[Task description]
Lines to restate from the data below: from the one containing "gates cloned,1,0" to the one containing "total | 2.59 | 1.43 | 1.46 | 1.13", both included. Give them again exactly, and only them.

[Entries provided]

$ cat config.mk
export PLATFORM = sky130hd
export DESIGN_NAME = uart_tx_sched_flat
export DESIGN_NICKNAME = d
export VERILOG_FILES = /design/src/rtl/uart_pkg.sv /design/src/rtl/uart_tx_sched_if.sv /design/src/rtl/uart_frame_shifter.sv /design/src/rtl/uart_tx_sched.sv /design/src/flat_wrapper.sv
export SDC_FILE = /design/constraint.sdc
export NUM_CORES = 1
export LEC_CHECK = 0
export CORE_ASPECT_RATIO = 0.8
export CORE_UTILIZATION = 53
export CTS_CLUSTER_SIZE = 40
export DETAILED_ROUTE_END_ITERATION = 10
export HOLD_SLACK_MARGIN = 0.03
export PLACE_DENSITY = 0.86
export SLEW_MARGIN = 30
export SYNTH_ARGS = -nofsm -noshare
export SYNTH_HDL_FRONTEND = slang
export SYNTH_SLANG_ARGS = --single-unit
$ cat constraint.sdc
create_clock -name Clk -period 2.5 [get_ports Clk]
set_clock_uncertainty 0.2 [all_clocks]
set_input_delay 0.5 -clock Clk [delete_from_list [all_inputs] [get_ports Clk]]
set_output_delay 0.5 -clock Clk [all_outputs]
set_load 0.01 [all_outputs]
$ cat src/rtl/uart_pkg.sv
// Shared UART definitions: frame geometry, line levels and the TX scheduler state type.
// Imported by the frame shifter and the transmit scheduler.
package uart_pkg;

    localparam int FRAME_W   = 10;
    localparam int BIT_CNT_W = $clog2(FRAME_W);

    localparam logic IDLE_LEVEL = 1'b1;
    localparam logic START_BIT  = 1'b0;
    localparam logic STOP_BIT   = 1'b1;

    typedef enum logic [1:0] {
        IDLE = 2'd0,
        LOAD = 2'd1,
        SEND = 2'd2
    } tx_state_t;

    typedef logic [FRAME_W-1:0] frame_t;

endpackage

--

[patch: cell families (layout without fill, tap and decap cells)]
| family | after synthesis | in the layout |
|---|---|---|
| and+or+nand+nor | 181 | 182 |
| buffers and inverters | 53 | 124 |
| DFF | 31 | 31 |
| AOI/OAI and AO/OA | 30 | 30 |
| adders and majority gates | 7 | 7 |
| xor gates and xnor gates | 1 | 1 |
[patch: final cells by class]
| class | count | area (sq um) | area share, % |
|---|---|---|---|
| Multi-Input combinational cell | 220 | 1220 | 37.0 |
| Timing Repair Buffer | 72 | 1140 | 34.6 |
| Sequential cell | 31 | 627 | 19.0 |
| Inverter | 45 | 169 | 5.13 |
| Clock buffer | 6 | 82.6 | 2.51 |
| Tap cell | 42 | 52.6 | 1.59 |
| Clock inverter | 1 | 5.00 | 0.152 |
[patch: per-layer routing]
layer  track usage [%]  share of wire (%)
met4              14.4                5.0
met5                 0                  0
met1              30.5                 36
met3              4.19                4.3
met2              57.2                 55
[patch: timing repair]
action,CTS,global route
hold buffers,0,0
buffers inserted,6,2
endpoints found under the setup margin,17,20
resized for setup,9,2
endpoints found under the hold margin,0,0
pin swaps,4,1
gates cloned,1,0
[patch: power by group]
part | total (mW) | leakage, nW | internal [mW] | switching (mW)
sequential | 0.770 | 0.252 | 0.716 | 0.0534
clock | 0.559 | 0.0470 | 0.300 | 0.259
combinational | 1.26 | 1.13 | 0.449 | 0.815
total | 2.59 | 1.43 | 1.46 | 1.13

...

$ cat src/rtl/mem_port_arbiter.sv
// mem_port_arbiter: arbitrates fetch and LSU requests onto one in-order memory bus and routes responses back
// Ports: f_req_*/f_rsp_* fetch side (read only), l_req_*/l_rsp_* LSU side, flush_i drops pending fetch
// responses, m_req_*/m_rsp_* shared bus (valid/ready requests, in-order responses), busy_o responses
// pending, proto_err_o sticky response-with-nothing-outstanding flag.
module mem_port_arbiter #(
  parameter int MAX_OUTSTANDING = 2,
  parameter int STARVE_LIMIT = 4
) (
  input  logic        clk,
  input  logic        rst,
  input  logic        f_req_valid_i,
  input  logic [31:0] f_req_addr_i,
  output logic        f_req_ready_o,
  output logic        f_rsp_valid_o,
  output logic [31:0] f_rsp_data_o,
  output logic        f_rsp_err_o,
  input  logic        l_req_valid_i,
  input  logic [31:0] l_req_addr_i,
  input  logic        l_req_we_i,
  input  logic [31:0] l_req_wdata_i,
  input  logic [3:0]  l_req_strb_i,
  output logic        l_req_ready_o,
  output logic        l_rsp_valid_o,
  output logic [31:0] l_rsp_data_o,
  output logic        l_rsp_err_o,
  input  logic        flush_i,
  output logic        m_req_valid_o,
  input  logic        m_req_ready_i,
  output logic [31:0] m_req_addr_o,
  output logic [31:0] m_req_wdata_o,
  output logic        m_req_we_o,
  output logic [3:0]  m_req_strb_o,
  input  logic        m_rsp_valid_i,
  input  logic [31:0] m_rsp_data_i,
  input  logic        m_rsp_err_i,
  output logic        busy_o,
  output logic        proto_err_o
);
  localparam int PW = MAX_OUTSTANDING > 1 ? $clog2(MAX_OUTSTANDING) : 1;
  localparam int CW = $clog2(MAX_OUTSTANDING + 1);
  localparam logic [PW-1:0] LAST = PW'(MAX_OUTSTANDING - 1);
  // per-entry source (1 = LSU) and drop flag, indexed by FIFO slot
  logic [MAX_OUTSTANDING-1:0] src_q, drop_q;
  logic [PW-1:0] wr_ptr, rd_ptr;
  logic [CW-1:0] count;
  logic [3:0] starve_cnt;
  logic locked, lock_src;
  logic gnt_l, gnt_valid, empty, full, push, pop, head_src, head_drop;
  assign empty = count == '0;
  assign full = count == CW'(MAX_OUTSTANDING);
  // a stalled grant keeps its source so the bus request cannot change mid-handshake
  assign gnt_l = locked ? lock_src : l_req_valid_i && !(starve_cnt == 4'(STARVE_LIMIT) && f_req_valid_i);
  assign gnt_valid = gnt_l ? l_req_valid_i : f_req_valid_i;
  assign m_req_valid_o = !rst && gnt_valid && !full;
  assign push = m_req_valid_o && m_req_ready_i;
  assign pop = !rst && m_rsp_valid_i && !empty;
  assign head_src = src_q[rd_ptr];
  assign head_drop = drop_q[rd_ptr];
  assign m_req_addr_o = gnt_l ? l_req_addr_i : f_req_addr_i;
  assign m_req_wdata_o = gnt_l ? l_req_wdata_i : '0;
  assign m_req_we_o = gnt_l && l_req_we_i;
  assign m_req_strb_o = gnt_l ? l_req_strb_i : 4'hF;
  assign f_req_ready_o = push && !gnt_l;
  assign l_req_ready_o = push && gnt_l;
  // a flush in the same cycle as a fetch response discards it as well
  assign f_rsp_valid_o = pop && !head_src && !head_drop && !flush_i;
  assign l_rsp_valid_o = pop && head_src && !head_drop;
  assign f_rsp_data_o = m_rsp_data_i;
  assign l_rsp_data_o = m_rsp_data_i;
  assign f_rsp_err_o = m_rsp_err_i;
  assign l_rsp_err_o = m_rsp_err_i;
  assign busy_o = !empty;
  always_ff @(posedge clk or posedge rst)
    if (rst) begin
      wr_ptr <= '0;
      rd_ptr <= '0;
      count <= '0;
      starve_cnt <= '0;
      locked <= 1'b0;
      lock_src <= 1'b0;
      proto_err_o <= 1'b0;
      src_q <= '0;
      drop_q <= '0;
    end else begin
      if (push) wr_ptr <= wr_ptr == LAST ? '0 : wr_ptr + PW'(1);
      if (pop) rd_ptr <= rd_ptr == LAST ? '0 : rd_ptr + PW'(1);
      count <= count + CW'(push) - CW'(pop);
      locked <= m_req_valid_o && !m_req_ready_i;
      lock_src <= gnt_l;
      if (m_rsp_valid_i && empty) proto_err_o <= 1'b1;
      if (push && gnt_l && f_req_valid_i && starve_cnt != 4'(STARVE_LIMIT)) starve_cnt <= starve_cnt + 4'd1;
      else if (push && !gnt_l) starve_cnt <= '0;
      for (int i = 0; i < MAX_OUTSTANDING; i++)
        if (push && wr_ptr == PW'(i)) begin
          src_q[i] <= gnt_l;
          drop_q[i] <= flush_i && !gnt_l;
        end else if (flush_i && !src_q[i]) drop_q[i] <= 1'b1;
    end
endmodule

[Solution]
gates cloned,1,0
[patch: power by group]
part | total (mW) | leakage, nW | internal [mW] | switching (mW)
sequential | 0.770 | 0.252 | 0.716 | 0.0534
clock | 0.559 | 0.0470 | 0.300 | 0.259
combinational | 1.26 | 1.13 | 0.449 | 0.815
total | 2.59 | 1.43 | 1.46 | 1.13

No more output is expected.